Exercise details:
Give back exactly the lines running from the line with "- The total I/O pin count is 419 (unchanged)." to the end of the entries, and only those lines.

Stored items:

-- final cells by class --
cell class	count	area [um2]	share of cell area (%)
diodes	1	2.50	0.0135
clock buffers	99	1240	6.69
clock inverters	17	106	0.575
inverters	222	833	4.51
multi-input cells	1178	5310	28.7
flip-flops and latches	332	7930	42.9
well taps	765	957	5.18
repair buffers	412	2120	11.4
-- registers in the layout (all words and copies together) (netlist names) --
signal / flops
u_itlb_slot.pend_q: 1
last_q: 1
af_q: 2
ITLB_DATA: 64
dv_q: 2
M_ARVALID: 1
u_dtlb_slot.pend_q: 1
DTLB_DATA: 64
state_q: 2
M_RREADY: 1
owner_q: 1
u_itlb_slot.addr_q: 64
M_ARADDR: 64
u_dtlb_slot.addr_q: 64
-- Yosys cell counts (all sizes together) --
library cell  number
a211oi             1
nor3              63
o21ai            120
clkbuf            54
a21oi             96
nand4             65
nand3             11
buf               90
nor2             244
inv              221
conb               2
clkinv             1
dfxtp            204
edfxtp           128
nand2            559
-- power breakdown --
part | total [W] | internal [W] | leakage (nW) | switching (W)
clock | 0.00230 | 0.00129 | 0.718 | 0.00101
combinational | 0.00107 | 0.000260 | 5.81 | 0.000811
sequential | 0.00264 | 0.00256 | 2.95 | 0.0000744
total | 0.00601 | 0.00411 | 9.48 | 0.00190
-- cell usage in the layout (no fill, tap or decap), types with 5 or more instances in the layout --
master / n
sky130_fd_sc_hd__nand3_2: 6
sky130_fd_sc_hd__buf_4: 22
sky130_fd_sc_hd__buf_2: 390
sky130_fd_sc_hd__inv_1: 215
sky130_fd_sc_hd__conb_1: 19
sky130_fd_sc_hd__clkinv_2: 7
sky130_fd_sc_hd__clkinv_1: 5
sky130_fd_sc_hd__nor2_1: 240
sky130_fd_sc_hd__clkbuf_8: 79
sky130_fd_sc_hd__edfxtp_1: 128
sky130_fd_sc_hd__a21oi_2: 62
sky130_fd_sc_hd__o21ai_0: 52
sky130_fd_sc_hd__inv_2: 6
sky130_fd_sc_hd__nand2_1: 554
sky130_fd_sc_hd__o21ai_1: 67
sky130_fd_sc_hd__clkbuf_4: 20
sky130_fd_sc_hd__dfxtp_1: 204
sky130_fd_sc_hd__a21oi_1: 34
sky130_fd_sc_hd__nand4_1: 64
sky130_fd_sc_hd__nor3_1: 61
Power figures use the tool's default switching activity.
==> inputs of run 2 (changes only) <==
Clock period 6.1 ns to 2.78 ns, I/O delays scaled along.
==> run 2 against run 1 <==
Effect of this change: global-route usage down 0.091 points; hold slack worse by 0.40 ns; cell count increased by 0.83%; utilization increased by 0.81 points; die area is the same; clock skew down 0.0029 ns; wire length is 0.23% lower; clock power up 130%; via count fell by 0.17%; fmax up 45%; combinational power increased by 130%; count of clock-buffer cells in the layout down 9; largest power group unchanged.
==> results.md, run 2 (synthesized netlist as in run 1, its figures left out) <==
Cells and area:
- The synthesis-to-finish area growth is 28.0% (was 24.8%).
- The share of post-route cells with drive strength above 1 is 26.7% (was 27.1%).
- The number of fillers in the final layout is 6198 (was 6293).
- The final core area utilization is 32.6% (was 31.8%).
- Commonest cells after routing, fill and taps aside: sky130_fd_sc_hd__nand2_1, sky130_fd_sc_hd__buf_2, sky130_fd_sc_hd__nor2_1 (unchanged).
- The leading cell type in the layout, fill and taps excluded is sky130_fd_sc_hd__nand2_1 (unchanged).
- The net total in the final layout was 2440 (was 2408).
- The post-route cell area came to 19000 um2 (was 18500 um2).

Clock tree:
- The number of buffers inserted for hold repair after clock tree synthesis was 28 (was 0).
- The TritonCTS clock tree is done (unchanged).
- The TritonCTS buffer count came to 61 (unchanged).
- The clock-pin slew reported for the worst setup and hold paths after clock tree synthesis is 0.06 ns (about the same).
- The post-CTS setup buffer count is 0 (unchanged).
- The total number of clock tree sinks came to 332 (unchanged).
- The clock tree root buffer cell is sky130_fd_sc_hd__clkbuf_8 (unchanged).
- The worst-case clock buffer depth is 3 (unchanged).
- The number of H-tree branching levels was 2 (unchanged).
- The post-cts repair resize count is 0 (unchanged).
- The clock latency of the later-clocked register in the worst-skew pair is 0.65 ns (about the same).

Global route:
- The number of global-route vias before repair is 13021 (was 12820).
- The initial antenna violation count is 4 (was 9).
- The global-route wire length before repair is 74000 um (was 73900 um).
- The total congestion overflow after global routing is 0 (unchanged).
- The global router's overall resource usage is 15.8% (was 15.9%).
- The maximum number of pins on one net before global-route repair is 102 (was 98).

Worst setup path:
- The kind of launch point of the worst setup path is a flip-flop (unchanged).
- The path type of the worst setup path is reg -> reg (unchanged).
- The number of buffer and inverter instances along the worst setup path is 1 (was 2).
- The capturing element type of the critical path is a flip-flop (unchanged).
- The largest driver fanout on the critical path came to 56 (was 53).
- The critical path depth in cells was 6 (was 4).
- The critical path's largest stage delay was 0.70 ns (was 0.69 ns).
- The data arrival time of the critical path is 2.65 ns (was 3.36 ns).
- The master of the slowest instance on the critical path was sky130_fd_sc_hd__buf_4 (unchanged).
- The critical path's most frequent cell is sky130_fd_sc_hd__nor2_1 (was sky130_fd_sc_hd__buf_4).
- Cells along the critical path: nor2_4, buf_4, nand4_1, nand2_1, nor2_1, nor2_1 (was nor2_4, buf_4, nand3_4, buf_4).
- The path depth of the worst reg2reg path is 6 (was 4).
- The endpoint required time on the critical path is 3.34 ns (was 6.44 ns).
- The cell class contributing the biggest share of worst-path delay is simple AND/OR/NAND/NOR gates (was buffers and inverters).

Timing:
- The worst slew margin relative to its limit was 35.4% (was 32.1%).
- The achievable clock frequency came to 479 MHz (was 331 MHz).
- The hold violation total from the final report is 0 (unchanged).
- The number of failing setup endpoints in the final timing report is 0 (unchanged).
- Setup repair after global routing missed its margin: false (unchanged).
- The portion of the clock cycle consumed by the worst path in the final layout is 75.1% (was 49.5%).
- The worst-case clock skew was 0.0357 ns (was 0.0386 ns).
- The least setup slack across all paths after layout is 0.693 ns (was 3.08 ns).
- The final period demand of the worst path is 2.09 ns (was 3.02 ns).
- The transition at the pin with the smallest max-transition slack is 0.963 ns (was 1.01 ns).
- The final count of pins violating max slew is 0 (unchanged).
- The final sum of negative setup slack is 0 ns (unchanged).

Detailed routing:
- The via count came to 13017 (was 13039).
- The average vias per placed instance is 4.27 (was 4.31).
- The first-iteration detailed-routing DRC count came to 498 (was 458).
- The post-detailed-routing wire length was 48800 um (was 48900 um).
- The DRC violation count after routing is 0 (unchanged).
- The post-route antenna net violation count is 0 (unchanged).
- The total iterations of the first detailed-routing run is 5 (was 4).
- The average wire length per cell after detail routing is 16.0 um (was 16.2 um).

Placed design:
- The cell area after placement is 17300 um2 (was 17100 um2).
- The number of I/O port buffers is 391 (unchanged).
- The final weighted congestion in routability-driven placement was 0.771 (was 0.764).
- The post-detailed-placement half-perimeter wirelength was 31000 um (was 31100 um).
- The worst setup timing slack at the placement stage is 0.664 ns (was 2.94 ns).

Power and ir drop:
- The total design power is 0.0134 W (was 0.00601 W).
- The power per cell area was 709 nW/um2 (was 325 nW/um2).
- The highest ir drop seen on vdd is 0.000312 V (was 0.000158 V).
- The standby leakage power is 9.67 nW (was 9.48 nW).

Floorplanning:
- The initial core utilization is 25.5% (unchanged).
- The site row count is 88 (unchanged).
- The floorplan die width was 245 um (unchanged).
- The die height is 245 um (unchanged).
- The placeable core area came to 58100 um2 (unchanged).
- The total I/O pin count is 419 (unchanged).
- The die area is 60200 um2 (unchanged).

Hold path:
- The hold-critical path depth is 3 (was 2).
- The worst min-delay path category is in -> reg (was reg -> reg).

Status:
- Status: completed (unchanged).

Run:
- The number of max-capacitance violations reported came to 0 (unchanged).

Solution:
- The total I/O pin count is 419 (unchanged).
- The die area is 60200 um2 (unchanged).

Hold path:
- The hold-critical path depth is 3 (was 2).
- The worst min-delay path category is in -> reg (was reg -> reg).

Status:
- Status: completed (unchanged).

Run:
- The number of max-capacitance violations reported came to 0 (unchanged).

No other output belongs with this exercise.